There’s fresh authenticity in Gallagher’s voice, and Pink Floyd criterion reveal themselves with meandering guitar and saxophone work through the record. With several acknowledgements of Led Zeppelin, in title phrasing only, The Dying of the Light and When the Song Remains the Same, but there’s nothing anywhere here remotely behemothic.

Classic Gallagher chords and tone are still embedded deep in society’s conscience, but the decade old whiff of the last days of his former band hang in the nostrils as In The Heat of The Moment brings anthem time early on. Where as The Right Stuff is walking a Stone Roses bassline with jazzy rhythms and almost falsetto vocals. Floyd come again here with a lofty guitar break and boundary push with extraordinary saxophone. Yet, Primal Scream could easily knock this one out and be termed lazy.

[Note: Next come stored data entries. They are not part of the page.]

Context: an optimization exercise on an open-source flow, tuned for a short achievable clock period and few clock cycles. The choices shown serve that exercise and are no tape-out recipe.
In this exercise RTL edits were held to simulation tests only and were not proved equivalent to the original.
Power is estimated from default activity; no workload was simulated.

the baseline:
// ccsds_tc_codec
module ccsds_tc_codec (
    input  wire        clk,
    input  wire        rst,
    input  wire        reg_wr,
    input  wire [3:0]  reg_addr,
    input  wire [31:0] reg_wdata,
    output reg  [31:0] reg_rdata,
    output wire        busy,
    output wire        mem_en,
    output wire        mem_we,
    output wire [15:0] mem_addr,
    output wire [7:0]  mem_wdata,
    input  wire [7:0]  mem_rdata
);
    localparam [3:0] A_CMD = 4'h0, A_STATUS = 4'h1, A_RESULT = 4'h2, A_PKT = 4'h3,
                     A_CAP = 4'h4, A_PLADDR = 4'h5, A_PLLEN = 4'h6, A_APID = 4'h7,
                     A_SEQ = 4'h8, A_FUNC = 4'h9, A_DAPID = 4'hA, A_DSEQ = 4'hB,
                     A_DLEN = 4'hC, A_DFUNC = 4'hD;
    localparam [3:0] E_NULL = 4'd1, E_SMALL = 4'd2, E_OVF = 4'd3, E_CSUM = 4'd4,
                     E_ACCESS = 4'd5, E_ILLEGAL = 4'd6;
    reg [3:0]  st_err;
    reg        st_valid;
    reg [16:0] result;
    reg [31:0] pkt, cap, pladdr, pllen, arg_apid, arg_seq, arg_func;
    reg [10:0] dec_apid;
    reg [13:0] dec_seq;
    reg [16:0] dec_len;
    reg [6:0]  dec_func;
    reg [15:0] pk1, pk2, pk3, pk4, pk5, pk6, pk7;
    reg [16:0] pk8;
    reg        busy_q;
    reg        c_cs, c_get, c_set, c_clr, c_bld;   
    reg        c_load, c_val, c_dec;               
    reg        c_ill;                              
    reg [3:0]  fld;
    reg [15:0] val;
    reg [8:0]  ph;         
    reg        en_q, we_q;
    reg [15:0] addr_q;
    reg [7:0]  wa_q, wx_q;
    reg        rd_pend;    
    reg        we_pend;    
    reg [7:0]  hd0, hd1, hd2, hd3, hd4, hd6;
    reg [15:0] lfield;     
  ...
Settings: LEC_CHECK=0, ABC_CLOCK_PERIOD_IN_PS=1000, CAP_MARGIN=30, CORE_MARGIN=2, CORE_UTILIZATION=35, SETUP_SLACK_MARGIN=5.0, SLEW_MARGIN=40, TNS_END_PERCENT=100; clock period 9.0 ns.
run.sh (not shown) runs the stock make flow with config.mk's settings and CLKGATE_MAP_FILE= SYNTH_SCRIPT=/design/flow/synth_recipe.tcl, a recipe that flattens the netlist after the stock synthesis.
Testbench counts of the baseline, summed over its fixed seeds: cycles 341,306.
Changes in the candidate relative to the baseline:
-- flow/design.v --
<<< the baseline, line 72
    assign mem_addr  = addr_q;
    assign mem_wdata = (mem_rdata & wa_q) ^ wx_q;
    reg [31:0] rg0, rg1, rg2, rg3;
    always @(*) begin
        case (reg_addr[1:0])
            2'd0: begin rg0 = 32'd0;                     rg1 = cap;      rg2 = arg_seq;            rg3 = {15'd0, dec_len}; end
            2'd1: begin rg0 = {27'd0, st_valid, st_err}; rg1 = pladdr;   rg2 = arg_func;           rg3 = {25'd0, dec_func}; end
            2'd2: begin rg0 = {15'd0, result};           rg1 = pllen;    rg2 = {21'd0, dec_apid};  rg3 = 32'd0; end
            default: begin rg0 = pkt;                    rg1 = arg_apid; rg2 = {18'd0, dec_seq};   rg3 = 32'd0; end
        endcase
        case (reg_addr[3:2])
            2'd0:    reg_rdata = rg0;
            2'd1:    reg_rdata = rg1;
            2'd2:    reg_rdata = rg2;
            default: reg_rdata = rg3;
        endcase
    end
>>> the candidate, line 72
    assign mem_addr  = addr_q;
    assign mem_wdata = (mem_rdata & wa_q) ^ wx_q;
    always @(*) begin
        case (reg_addr)
            A_STATUS: reg_rdata = {27'd0, st_valid, st_err};
            A_RESULT: reg_rdata = {15'd0, result};
            A_PKT:    reg_rdata = pkt;
            A_CAP:    reg_rdata = cap;
            A_PLADDR: reg_rdata = pladdr;
            A_PLLEN:  reg_rdata = pllen;
            A_APID:   reg_rdata = arg_apid;
            A_SEQ:    reg_rdata = arg_seq;
            A_FUNC:   reg_rdata = arg_func;
            A_DAPID:  reg_rdata = {21'd0, dec_apid};
            A_DSEQ:   reg_rdata = {18'd0, dec_seq};
            A_DLEN:   reg_rdata = {15'd0, dec_len};
            A_DFUNC:  reg_rdata = {25'd0, dec_func};
            default:  reg_rdata = 32'd0;
        endcase
    end
Findings:
- The candidate against the baseline: die area fell about 2%; clock group share of total power rose 1.1 points; via count fell about 2.4%.
- Weighted congestion reported at the end of routability-driven placement: the baseline and the candidate compared, lower one is the candidate
- The sequential share of layout area number comes out higher for the candidate vs the baseline.
- In the metrics for the baseline and the candidate, the one carrying the lower number of antenna violations at the first check in global routing is the candidate.
- Compared with the baseline, in the candidate sequential power now sits at about the same level, post-layout worst setup margin decreased by 0.0060 ns relative to the old numbers, combinational group share of total power moved down, number of fill cells dropped 212.
Testbench counts of the candidate, summed over its fixed seeds: cycles 341,306.

[static timing again, ports no longer ideal]
The results above use ideal ports. As a check the final layouts listed here were re-extracted and re-timed, cells and wires unchanged.
Step 1 (the two cells are an assumption about what drives the block):
set clk [get_ports {clk}]
set_driving_cell -lib_cell sky130_fd_sc_hd__clkbuf_16 $clk
set_driving_cell -lib_cell sky130_fd_sc_hd__buf_2 [delete_from_list [all_inputs] $clk]
Step 2 also shifts input and output timing later by t, the mid clock arrival at the registers, as if the neighbouring blocks saw the same clock.
a / b / c = no drivers / after step 1 / after step 2; a / b = the first two.
run | t (ns) | setup WS [ns] | worst hold slack (ns) | worst register clock-pin slew, ns | pins driven straight from the clock port
the baseline | 0.803 | 3.910 / 3.679 / 3.679 | 0.418 / 0.418 / 0.418 | 0.08 / 0.08 | 1
the candidate | 0.786 | 3.904 / 3.813 / 3.813 | 0.418 / 0.418 / 0.418 | 0.07 / 0.07 | 1
After both steps every run listed still meets setup and hold. The setup slack of the baseline, which loses most, moves by -0.231 ns with the drivers and by -0.231 ns with both steps.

Ballad of the Mighty I smacks of Gallagher plagiarism but the strutting rhythm, smooth vocal on an upward curve seals the record’s greatness. Johnny Marr contributes to the record and one wonders if Marr’s friendship with NGHFB1 WPNeil Finn is the reason for elements sounding like Crowded House’s Karekare. Both are floating songs but this one whips up then starts to ease back with lightly picked guitar and breezy strings.

The surprise is Gallagher’s transition and daring. It’s still a pop record in the British rock sense, and his storytelling is straightforward, but it’s great depth shows how shallow much of the most successful Oasis records were. His growth and understanding marks him far ahead of those nineties peers retreading those halcyon days.

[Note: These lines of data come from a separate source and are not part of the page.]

Context: an optimization exercise on an open-source flow, tuned for small area. The choices shown serve that exercise and are no tape-out recipe. The RTL was checked by simulation tests, not by an equivalence proof against the original design. The clock port is modelled as an ideal driver; clocking choices that lean on that would not hold on a real chip. Power figures rest on the tool's default switching activity, not on a simulated workload.

===== flow/constraint.sdc =====
create_clock -name core_clock -period 5.0 [get_ports {clk}]
set_input_delay 1.0000 -clock core_clock [delete_from_list [all_inputs] [get_ports {clk}]]
set_output_delay 1.0000 -clock core_clock [all_outputs]
set_load 0.01 [all_outputs]

===== flow/flow/abc_ds_j13.script =====
strash
ifraig
dc2
&get -n
&deepsyn -T 20 -S 13
&put
&get -n
&dch -f
&nf -p -a -R 1000
&put

===== flow/flow/abc_ds_j2.script =====
strash
ifraig
dc2
&get -n
&deepsyn -T 20 -S 2
&put
&get -n
&dch -f
&nf -p -a -R 1000
&put

===== flow/flow/run.sh =====
#!/bin/bash
# Standard layout (the standard.sh) with these changes:
# - synthesis maps the logic with several area-oriented ABC scripts
#   (flow/abc_*.script, see flow/best_abc.tcl) and keeps the smallest result,
#   instead of ORFS's speed script; everything else
#   in synthesis is the standard flow's own script (synth_recipe.tcl), unchanged, except
#   that half/full adders are left to ABC rather than mapped to adder cells,
# - port buffers are the smallest buffer cell (buf_1),
# - the clock tree is a small two-level tree built by flow/mantree_cts.tcl
#   (k-medians clusters of the flip-flops, one sized buffer per cluster).
set -euo pipefail
HERE=$PWD
{
  cat "$HERE/flow/best_abc.tcl"
  cat "$HERE/synth_recipe.tcl"
} > "$HERE/area_synth.tcl"
bash standard.sh \
  SYNTH_SCRIPT="$HERE/area_synth.tcl" AREA_ABC_SCRIPTS="$(ls "$HERE"/flow/abc_*.script | tr '\n' ' ')" ADDER_MAP_FILE= \
  BUFFER_PORTS_ARGS="-buffer_cell sky130_fd_sc_hd__buf_1" \
  CTS_ARGS="-sink_clustering_enable -repair_clock_nets -dont_use_dummy_load -buf_list sky130_fd_sc_hd__clkbuf_8" \
  PRE_CTS_TCL="$HERE/flow/mantree_cts.tcl" MANTREE_KS="8 10 12 14 16" MANTREE_SLEW=0.11 \
  finish > standard.log 2>&1

===== flow/flow/abc_ds_t5.script =====
strash
ifraig
dc2
&get -n
&deepsyn -T 20 -S 5 -t
&put
&get -n
&dch -f
&nf -p -a -R 1000
&put

===== flow/flow/mantree.tcl =====
# Manual two-level clock tree: k-medians clusters of the clock sinks, one
# buffer per cluster at its median point, one root buffer driving the cluster
# buffers. Expects the design loaded, placed, not yet clock-buffered.
proc mantree_build { K leafm rootm } {
  set block [ord::get_db_block]
  set db [ord::get_db]
  set clknet [$block findNet clk]
  set sinks {}
  foreach it [$clknet getITerms] {
    set b [[$it getInst] getBBox]
    lappend sinks [list $it [expr {([$b xMin] + [$b xMax]) / 2.0}] [expr {([$b yMin] + [$b yMax]) / 2.0}]]
  }
  set n [llength $sinks]
  # init centers: sinks sorted by x+y, evenly spaced picks
  set sorted [lsort -real -index 1 $sinks]
  set cx {}; set cy {}
  for {set k 0} {$k < $K} {incr k} {
    set s [lindex $sorted [expr {int(($k + 0.5) * $n / $K)}]]
    lappend cx [lindex $s 1]; lappend cy [lindex $s 2]
  }
  # k-medians (Manhattan distance): centers move to their clusters' medians
  for {set iter 0} {$iter < 30} {incr iter} {
    set xs {}; set ys {}
    for {set k 0} {$k < $K} {incr k} { lappend xs {}; lappend ys {} }
    set assign {}
    foreach s $sinks {
      set best -1; set bd 1e30
      for {set k 0} {$k < $K} {incr k} {
        set d [expr {abs([lindex $s 1] - [lindex $cx $k]) + abs([lindex $s 2] - [lindex $cy $k])}]
        if {$d < $bd} { set bd $d; set best $k }
      }
      lappend assign $best
      lset xs $best [concat [lindex $xs $best] [lindex $s 1]]
      lset ys $best [concat [lindex $ys $best] [lindex $s 2]]
    }
    set cnt {}
    for {set k 0} {$k < $K} {incr k} {
      set n_k [llength [lindex $xs $k]]
      lappend cnt $n_k
      if {$n_k > 0} {
        lset cx $k [lindex [lsort -real [lindex $xs $k]] [expr {$n_k / 2}]]
        lset cy $k [lindex [lsort -real [lindex $ys $k]] [expr {$n_k / 2}]]
      }
    }
  }
  puts "mantree: cluster sizes $cnt"
  set rootnet [odb::dbNet_create $block clknet_root]
  $rootnet setSigType CLOCK
  set leafnets {}
  set rx 0.0; set ry 0.0; set nk 0
  for {set k 0} {$k < $K} {incr k} {
    if {[lindex $cnt $k] == 0} { lappend leafnets {}; continue }
    set inst [odb::dbInst_create $block [$db findMaster $leafm] clkbuf_leaf_$k]
    set net [odb::dbNet_create $block clknet_leaf_$k]
    $net setSigType CLOCK
    [$inst findITerm A] connect $rootnet
    [$inst findITerm X] connect $net
    $inst setLocation [expr {int([lindex $cx $k])}] [expr {int([lindex $cy $k])}]
    $inst setPlacementStatus PLACED
    lappend leafnets $net
    set rx [expr {$rx + [lindex $cx $k]}]; set ry [expr {$ry + [lindex $cy $k]}]; incr nk
  }
  foreach s $sinks a $assign {
    set it [lindex $s 0]
    $it disconnect
    $it connect [lindex $leafnets $a]
  }
  set root [odb::dbInst_create $block [$db findMaster $rootm] clkbuf_root]
  [$root findITerm A] connect $clknet
  [$root findITerm X] connect $rootnet
  $root setLocation [expr {int($rx / $nk)}] [expr {int($ry / $nk)}]
  $root setPlacementStatus PLACED
}

# Resize each leaf buffer (and then the root) to the smallest size in sizes
# that keeps the slew at its flip-flop clock pins under target.
proc mantree_size { K sizes target } {
  estimate_parasitics -placement
  for {set k 0} {$k < $K} {incr k} {
    set inst [get_cells -quiet clkbuf_leaf_$k]
    if {$inst == ""} { continue }
    set net [get_nets clknet_leaf_$k]
    foreach m $sizes {
      replace_cell $inst $m
      estimate_parasitics -placement
      set mx 0
      foreach pin [get_pins -of_objects $net -filter "direction == input"] {
        set s [get_property $pin slew_max]
        if {$s > $mx} { set mx $s }
      }
      if {$mx <= $target} { break }
    }
    puts "mantree: leaf $k [get_property $inst ref_name] slew $mx"
  }
}

# Resize the root buffer to the smallest size in sizes that keeps every
# flip-flop clock pin's slew under target.
proc mantree_size_root { sizes target } {
  set inst [get_cells clkbuf_root]
  foreach m $sizes {
    replace_cell $inst $m
    estimate_parasitics -placement
    set mx 0
    foreach pin [get_pins -hierarchical */CLK] {
      set s [get_property $pin slew_max]
      if {$s > $mx} { set mx $s }
    }
    if {$mx <= $target} { break }
  }
  puts "mantree: root [get_property $inst ref_name] slew $mx"
}

# Total area of the tree's buffers.
proc mantree_area {} {
  set a 0
  foreach inst [get_cells clkbuf_*] {
    set a [expr {$a + [get_property [get_lib_cells */[get_property $inst ref_name]] area]}]
  }
  return $a
}

# Remove the tree again: every sink back on the clock net.
proc mantree_undo { K } {
  set block [ord::get_db_block]
  set clknet [$block findNet clk]
  for {set k 0} {$k < $K} {incr k} {
    set net [$block findNet clknet_leaf_$k]
    if {$net == "NULL" || $net == ""} { continue }
    set inst [$block findInst clkbuf_leaf_$k]
    foreach it [$net getITerms] {
      if {[$it getInst] != $inst} { $it disconnect; $it connect $clknet }
    }
    odb::dbInst_destroy $inst
    odb::dbNet_destroy $net
  }
  odb::dbInst_destroy [$block findInst clkbuf_root]
  odb::dbNet_destroy [$block findNet clknet_root]
}

# Save / restore every instance's placement, so trials leave no trace.
proc mantree_save_place {} {
  set saved {}
  foreach inst [[ord::get_db_block] getInsts] {
    lappend saved [list $inst [$inst getLocation] [$inst getOrient] [$inst getPlacementStatus]]
  }
  return $saved
}
proc mantree_restore_place { saved } {
  foreach s $saved {
    lassign $s inst loc orient status
    $inst setLocation [lindex $loc 0] [lindex $loc 1]
    $inst setOrient $orient
    $inst setPlacementStatus $status
  }
}

===== flow/flow/abc_ds_i4.script =====
strash
ifraig
dc2
&get -n
&deepsyn -T 20 -S 1
&put
&get -n
&dch -f
&nf -p -a -R 1000
&put

===== flow/flow/abc_ds_t1.script =====
strash
ifraig
dc2
&get -n
&deepsyn -T 20 -S 1 -t
&put
&get -n
&dch -f
&nf -p -a -R 1000
&put

===== flow/flow/abc_e2.script =====
strash
ifraig
scorr
dc2
drw
dc2
if -K 4
mfs
strash
dc2
&get -n
&dch -f
&nf -p -a
&put

===== flow/flow/abc_ds_k11.script =====
strash
dc2
drw
&get -n
&deepsyn -T 20 -S 11
&put
&get -n
&dch -f
&nf -p -a
&put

He’s a great interviewee but has yet to place his sharp wit into his lyrics, where he has time to create a scything verse. Bold or otherwise, it is a different Noel we see today on ‘Chasing Yesterday.’

4 Responses to “Careful with that sax, Eugene”
  1. I like his post-Oasis work, but I like your comment about his lyrics not matching his interviews….

  2. Interesting observations, I’m a big Oasis fan but have yet to hear Noel’s solo albums.

    • Chasing Yesterday is a great record whether Oasis is your thing or not. There are some tracks which would sit well on an Oasis release, Lock All The Doors for instance, which was written many years ago to be an Oasis track. I’d seek them out, I wouldn’t count myself as an Oasis fan but found Noel’s solo work fine. But I can’t suggest enough you hear Chasing Yesterday.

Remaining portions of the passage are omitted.